[Extracted data entries]

-=-=-=-=-

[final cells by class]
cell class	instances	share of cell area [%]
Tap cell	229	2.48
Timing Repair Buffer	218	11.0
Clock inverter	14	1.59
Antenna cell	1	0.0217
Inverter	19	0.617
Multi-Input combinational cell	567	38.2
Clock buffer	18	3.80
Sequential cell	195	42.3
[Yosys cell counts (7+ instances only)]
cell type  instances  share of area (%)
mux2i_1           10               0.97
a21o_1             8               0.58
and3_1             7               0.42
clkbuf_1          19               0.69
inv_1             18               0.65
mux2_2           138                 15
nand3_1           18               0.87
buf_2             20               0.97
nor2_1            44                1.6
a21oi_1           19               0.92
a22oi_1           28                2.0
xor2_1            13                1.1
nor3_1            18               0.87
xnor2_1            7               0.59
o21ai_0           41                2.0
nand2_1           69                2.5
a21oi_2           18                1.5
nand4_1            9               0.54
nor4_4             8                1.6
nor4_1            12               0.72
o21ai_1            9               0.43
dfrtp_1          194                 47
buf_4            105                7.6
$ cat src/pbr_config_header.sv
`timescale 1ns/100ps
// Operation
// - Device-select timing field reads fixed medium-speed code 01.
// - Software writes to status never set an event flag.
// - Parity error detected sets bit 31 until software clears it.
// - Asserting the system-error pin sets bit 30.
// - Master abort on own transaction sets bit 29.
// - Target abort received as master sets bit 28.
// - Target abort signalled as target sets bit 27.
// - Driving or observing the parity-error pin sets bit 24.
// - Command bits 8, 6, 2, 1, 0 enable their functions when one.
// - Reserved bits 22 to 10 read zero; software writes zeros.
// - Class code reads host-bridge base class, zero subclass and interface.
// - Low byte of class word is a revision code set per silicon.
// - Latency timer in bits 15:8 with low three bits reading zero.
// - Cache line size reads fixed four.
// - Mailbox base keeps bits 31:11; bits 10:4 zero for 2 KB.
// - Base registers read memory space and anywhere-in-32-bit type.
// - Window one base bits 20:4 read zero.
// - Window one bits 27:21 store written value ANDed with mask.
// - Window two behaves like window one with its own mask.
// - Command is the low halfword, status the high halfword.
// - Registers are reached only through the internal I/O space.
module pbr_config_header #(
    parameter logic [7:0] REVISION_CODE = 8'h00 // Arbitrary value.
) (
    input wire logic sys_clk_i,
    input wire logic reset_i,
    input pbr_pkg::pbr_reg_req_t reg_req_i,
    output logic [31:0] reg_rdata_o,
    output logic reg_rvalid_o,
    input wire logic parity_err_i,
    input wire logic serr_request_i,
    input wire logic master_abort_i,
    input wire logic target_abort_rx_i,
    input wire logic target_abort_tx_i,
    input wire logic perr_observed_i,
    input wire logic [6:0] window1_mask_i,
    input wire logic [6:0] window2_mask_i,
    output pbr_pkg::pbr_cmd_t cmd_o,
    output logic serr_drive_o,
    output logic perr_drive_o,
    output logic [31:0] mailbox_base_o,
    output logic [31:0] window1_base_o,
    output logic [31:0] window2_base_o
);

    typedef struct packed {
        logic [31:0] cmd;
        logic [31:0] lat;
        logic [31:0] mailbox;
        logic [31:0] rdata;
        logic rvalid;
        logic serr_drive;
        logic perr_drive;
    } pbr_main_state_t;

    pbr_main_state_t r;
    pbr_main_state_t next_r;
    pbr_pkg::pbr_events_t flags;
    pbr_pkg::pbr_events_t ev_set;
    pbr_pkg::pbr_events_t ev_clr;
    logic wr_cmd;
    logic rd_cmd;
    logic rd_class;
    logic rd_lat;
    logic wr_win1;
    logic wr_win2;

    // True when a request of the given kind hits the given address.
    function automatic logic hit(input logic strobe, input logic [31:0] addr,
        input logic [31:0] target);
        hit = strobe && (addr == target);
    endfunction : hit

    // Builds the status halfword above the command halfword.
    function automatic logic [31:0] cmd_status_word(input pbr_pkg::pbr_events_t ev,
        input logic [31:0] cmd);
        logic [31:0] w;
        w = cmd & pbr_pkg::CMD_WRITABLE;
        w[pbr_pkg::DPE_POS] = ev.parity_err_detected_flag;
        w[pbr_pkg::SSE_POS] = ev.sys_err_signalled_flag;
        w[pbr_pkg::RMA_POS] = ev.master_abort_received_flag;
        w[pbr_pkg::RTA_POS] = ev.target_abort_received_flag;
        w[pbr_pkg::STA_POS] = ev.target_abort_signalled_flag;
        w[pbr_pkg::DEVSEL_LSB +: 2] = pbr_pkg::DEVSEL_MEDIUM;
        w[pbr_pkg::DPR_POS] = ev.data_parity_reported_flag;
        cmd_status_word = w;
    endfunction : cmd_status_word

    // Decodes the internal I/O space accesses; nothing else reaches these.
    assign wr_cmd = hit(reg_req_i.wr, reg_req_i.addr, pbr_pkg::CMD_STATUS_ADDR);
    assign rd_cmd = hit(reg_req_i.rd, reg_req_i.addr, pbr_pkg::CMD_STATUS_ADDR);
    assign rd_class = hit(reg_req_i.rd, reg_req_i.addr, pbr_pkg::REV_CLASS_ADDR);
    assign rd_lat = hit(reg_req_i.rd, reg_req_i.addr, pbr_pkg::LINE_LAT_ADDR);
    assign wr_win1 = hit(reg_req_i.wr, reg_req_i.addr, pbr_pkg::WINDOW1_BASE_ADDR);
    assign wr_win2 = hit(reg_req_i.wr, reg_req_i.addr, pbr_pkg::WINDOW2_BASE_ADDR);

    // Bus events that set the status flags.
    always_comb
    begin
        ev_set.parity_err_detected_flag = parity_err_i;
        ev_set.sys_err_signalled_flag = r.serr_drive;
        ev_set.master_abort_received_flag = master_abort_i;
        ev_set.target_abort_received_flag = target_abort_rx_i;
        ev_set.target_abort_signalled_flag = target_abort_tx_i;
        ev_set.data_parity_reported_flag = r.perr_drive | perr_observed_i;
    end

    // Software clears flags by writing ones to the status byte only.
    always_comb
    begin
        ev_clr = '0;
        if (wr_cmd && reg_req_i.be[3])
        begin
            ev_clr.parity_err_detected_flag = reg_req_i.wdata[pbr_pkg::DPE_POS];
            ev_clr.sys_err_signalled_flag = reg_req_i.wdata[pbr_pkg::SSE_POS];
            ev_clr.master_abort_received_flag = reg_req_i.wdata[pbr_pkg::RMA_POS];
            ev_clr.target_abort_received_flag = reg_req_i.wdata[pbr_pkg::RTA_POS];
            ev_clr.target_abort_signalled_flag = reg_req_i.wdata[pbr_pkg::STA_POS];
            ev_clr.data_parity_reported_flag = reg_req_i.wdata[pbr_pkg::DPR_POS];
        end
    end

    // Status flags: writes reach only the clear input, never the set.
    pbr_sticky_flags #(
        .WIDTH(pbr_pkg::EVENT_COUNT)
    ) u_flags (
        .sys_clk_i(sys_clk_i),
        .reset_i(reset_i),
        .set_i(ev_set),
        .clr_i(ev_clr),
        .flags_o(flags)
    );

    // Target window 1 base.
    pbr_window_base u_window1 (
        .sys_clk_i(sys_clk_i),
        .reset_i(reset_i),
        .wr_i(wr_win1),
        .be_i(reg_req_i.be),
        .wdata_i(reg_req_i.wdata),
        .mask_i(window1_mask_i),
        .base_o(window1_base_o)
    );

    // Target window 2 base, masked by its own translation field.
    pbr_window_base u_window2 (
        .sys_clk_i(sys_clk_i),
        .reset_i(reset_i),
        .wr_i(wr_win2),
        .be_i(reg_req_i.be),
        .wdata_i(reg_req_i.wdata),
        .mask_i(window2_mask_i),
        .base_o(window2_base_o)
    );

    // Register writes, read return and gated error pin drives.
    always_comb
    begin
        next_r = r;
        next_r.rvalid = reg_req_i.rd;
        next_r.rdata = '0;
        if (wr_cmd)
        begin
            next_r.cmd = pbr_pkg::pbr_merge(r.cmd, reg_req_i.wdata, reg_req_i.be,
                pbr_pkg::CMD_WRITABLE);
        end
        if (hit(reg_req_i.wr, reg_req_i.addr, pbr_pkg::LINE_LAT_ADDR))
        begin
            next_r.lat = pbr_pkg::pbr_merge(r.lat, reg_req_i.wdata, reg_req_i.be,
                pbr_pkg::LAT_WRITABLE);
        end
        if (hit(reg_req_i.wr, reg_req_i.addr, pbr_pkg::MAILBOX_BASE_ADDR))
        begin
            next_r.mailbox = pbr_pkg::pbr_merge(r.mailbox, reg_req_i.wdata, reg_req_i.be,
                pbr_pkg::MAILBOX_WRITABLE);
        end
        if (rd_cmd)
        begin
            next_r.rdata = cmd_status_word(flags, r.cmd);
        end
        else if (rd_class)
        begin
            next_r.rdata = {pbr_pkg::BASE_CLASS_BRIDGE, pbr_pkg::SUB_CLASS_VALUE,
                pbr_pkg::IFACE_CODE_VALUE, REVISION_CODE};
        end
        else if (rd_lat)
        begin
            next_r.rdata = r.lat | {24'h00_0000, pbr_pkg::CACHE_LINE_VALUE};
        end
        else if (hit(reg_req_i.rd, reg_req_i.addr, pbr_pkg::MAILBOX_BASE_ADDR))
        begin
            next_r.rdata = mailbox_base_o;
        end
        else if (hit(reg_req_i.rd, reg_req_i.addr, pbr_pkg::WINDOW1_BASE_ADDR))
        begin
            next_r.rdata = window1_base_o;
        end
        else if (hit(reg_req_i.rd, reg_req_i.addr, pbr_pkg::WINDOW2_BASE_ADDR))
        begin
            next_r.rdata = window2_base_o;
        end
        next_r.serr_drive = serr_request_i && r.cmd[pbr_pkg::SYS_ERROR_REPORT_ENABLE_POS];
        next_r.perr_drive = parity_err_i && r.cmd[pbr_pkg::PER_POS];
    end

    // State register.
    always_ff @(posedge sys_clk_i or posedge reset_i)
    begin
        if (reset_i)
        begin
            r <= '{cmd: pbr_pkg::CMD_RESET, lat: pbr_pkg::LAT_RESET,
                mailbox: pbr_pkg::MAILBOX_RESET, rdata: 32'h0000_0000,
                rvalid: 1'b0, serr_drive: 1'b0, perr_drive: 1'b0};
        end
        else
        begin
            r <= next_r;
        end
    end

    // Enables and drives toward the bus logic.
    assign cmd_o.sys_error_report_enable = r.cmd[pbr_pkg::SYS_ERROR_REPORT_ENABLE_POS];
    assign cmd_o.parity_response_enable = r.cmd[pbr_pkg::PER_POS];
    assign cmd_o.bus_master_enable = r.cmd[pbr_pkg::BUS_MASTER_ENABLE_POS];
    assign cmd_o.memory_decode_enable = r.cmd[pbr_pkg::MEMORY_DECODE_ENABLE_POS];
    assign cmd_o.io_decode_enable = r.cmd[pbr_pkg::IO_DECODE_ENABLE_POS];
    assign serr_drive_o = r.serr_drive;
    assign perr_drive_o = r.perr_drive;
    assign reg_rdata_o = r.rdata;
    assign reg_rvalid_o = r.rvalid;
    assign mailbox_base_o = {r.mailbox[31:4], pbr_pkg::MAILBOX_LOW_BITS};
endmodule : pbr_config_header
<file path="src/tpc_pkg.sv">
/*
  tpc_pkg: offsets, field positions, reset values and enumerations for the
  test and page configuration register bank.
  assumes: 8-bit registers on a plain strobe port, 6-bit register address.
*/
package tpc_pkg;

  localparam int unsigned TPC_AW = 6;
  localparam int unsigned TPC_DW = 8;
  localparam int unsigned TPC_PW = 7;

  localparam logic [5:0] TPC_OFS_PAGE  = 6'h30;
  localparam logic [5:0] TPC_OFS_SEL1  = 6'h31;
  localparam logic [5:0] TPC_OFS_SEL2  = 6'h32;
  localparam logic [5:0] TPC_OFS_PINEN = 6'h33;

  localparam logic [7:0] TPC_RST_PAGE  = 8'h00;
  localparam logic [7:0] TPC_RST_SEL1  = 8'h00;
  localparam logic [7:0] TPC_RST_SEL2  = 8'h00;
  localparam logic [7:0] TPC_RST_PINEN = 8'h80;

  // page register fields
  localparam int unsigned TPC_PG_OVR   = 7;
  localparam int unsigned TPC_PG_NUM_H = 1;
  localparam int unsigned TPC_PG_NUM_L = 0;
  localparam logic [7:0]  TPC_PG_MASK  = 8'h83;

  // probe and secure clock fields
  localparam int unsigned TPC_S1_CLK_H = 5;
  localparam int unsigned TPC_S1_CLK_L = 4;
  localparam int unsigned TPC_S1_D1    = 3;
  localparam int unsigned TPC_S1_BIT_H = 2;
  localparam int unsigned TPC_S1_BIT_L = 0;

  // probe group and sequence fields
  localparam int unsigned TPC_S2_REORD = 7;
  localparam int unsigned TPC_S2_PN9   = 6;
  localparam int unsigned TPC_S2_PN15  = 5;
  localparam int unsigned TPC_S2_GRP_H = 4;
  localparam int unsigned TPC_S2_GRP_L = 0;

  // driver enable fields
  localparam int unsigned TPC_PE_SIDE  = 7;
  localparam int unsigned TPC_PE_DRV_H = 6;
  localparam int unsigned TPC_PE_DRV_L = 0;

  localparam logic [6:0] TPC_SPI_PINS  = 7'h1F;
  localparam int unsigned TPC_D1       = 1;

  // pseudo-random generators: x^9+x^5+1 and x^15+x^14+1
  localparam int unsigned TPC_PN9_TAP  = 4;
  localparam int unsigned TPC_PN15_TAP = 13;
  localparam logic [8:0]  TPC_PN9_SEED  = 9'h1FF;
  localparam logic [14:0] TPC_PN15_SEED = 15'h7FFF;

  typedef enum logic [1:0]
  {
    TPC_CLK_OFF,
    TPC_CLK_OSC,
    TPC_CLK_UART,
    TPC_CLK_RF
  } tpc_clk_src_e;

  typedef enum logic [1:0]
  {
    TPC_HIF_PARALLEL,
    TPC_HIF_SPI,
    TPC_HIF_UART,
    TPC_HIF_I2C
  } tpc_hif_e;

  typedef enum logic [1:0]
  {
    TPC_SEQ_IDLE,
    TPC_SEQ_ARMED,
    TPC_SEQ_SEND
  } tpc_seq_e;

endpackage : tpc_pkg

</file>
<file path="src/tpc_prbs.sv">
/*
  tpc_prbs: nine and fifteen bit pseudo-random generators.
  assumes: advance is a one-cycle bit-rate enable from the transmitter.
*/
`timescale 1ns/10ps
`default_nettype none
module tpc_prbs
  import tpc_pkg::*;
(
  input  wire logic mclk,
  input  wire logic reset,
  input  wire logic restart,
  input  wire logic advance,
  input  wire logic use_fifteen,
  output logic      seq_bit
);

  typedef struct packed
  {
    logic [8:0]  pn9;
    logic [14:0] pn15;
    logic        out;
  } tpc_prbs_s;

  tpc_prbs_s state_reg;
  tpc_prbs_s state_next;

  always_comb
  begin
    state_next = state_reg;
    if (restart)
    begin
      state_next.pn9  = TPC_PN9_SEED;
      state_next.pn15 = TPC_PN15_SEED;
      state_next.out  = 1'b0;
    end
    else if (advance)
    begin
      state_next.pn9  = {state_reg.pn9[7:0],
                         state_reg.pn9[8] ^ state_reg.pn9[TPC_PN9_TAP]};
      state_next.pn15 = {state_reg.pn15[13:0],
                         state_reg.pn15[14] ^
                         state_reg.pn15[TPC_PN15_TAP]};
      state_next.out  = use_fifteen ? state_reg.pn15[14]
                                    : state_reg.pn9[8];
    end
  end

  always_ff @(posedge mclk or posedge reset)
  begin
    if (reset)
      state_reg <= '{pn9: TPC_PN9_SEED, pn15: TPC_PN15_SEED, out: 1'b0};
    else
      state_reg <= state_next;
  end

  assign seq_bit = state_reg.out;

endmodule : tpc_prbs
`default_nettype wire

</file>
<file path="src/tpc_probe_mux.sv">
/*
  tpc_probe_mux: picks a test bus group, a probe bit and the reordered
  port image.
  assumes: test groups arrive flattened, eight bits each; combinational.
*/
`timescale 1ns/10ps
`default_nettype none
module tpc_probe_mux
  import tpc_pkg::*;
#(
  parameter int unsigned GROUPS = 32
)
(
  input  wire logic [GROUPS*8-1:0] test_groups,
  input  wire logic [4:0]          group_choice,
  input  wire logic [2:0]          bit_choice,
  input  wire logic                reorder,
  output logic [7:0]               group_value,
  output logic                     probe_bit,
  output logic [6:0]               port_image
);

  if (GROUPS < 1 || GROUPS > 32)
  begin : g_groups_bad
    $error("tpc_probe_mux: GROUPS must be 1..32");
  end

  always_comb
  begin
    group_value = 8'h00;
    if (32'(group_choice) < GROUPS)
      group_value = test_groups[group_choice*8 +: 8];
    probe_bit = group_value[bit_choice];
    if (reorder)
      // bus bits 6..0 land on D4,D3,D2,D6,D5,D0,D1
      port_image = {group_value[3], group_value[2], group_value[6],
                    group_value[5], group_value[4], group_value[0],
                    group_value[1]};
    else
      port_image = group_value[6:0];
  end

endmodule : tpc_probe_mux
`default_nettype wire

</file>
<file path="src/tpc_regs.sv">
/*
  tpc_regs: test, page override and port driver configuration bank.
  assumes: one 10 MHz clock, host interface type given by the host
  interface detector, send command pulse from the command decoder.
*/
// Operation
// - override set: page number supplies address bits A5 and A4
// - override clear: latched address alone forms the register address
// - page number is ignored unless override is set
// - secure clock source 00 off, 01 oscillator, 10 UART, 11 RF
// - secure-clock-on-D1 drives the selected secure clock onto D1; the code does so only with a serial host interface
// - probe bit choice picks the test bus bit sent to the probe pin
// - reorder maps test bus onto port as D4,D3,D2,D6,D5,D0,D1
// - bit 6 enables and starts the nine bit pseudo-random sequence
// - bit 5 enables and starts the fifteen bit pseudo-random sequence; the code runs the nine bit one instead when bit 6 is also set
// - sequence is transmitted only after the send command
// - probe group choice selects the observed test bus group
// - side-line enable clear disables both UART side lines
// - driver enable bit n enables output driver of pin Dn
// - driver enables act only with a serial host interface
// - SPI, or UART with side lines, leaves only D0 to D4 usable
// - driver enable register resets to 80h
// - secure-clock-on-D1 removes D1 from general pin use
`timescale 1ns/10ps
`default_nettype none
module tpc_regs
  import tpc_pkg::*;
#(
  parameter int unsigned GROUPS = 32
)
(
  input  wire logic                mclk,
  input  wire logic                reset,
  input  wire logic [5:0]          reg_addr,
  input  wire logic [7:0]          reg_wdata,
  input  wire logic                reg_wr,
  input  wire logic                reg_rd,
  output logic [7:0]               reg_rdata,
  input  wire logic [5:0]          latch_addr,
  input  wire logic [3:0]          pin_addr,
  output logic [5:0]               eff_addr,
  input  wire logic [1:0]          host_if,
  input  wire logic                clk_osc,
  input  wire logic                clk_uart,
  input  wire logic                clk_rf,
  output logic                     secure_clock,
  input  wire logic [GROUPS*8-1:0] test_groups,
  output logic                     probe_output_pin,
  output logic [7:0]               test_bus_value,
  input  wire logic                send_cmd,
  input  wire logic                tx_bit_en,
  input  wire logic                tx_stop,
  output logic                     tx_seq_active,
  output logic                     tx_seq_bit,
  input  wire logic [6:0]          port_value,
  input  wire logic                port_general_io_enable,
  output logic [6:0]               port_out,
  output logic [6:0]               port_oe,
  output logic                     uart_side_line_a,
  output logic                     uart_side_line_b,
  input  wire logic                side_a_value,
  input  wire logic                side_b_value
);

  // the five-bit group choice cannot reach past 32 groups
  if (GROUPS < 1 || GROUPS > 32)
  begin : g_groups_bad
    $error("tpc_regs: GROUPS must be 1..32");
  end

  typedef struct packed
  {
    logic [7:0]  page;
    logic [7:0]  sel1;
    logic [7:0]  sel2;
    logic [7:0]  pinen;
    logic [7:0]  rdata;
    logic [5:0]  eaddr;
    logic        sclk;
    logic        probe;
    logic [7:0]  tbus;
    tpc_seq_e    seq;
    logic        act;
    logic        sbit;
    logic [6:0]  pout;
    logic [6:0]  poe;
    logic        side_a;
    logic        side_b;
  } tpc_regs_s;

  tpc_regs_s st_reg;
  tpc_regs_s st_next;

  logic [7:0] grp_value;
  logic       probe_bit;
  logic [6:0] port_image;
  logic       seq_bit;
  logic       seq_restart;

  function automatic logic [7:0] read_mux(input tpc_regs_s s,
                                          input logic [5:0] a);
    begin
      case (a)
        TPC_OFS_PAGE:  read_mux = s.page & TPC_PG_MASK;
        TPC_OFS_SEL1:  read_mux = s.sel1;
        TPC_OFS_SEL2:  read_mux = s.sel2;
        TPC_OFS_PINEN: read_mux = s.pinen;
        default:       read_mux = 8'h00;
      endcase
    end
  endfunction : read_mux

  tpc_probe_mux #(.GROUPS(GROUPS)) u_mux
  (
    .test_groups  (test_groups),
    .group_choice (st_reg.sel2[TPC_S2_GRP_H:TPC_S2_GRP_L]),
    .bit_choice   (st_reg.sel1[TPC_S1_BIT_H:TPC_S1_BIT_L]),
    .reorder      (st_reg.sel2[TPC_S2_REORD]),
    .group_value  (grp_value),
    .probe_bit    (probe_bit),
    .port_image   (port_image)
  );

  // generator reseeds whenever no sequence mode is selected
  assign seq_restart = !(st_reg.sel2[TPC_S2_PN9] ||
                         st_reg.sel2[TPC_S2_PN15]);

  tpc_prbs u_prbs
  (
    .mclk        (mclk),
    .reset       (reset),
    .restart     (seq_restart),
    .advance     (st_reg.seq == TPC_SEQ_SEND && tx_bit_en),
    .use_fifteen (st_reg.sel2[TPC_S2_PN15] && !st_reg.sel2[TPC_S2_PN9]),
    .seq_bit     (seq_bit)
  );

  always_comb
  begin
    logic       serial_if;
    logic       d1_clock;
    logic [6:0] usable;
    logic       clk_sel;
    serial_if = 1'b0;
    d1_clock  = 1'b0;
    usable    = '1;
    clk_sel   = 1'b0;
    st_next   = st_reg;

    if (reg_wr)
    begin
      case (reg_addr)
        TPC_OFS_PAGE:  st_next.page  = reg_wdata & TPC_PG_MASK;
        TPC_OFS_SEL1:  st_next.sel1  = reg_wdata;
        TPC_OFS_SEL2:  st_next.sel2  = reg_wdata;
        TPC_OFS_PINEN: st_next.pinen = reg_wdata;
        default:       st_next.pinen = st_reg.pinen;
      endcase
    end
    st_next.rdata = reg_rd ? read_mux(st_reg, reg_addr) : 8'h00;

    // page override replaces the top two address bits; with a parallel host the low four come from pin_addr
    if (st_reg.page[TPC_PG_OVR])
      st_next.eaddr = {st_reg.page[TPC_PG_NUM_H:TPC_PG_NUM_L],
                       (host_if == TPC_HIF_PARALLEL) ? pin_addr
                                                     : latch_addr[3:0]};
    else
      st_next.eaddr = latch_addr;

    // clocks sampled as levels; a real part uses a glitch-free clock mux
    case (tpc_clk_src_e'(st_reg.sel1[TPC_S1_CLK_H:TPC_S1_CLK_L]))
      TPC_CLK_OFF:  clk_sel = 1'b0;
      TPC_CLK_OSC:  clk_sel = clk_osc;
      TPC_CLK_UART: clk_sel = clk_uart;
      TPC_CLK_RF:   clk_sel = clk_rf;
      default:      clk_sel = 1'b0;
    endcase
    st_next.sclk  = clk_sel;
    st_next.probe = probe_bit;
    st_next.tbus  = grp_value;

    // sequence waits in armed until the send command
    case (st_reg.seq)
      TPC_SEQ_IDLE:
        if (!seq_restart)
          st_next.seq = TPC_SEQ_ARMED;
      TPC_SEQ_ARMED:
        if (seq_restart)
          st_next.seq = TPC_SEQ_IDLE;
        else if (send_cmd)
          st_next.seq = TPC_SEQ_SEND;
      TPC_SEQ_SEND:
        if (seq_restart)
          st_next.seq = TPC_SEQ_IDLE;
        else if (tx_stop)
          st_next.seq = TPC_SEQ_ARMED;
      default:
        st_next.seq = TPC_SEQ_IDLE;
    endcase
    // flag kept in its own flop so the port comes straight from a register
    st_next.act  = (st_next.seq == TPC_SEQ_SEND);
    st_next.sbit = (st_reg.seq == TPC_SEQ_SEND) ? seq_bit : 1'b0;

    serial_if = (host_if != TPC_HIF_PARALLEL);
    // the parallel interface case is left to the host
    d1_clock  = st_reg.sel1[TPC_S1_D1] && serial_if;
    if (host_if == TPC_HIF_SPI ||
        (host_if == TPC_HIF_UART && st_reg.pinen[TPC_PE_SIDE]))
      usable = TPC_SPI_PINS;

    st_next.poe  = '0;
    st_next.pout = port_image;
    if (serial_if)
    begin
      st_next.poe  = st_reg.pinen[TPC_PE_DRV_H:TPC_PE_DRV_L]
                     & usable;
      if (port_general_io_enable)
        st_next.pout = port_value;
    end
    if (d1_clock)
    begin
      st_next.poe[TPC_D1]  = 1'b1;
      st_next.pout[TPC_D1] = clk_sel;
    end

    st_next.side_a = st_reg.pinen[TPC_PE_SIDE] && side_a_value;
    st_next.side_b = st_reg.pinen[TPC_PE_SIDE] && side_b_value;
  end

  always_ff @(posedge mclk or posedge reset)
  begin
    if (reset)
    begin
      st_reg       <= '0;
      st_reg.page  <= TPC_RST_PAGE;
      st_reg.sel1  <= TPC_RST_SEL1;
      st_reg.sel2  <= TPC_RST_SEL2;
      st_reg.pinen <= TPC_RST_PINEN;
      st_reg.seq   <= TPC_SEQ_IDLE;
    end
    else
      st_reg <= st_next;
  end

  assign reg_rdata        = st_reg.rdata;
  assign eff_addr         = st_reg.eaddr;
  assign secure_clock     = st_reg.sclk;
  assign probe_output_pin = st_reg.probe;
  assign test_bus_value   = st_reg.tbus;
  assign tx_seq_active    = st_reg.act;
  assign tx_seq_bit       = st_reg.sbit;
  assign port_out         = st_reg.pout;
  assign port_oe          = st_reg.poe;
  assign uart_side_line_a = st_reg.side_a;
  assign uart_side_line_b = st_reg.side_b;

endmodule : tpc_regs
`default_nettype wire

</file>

-=-=-=-=-

### Task
Reproduce, word for word and in full, only the lines above that start at the line with "else if (tx_stop)" and run through the line with "(st_next.seq == TPC_SEQ_SEND);", both ends included.

### Output below
        else if (tx_stop)
          st_next.seq = TPC_SEQ_ARMED;
      default:
        st_next.seq = TPC_SEQ_IDLE;
    endcase
    // flag kept in its own flop so the port comes straight from a register
    st_next.act  = (st_next.seq == TPC_SEQ_SEND);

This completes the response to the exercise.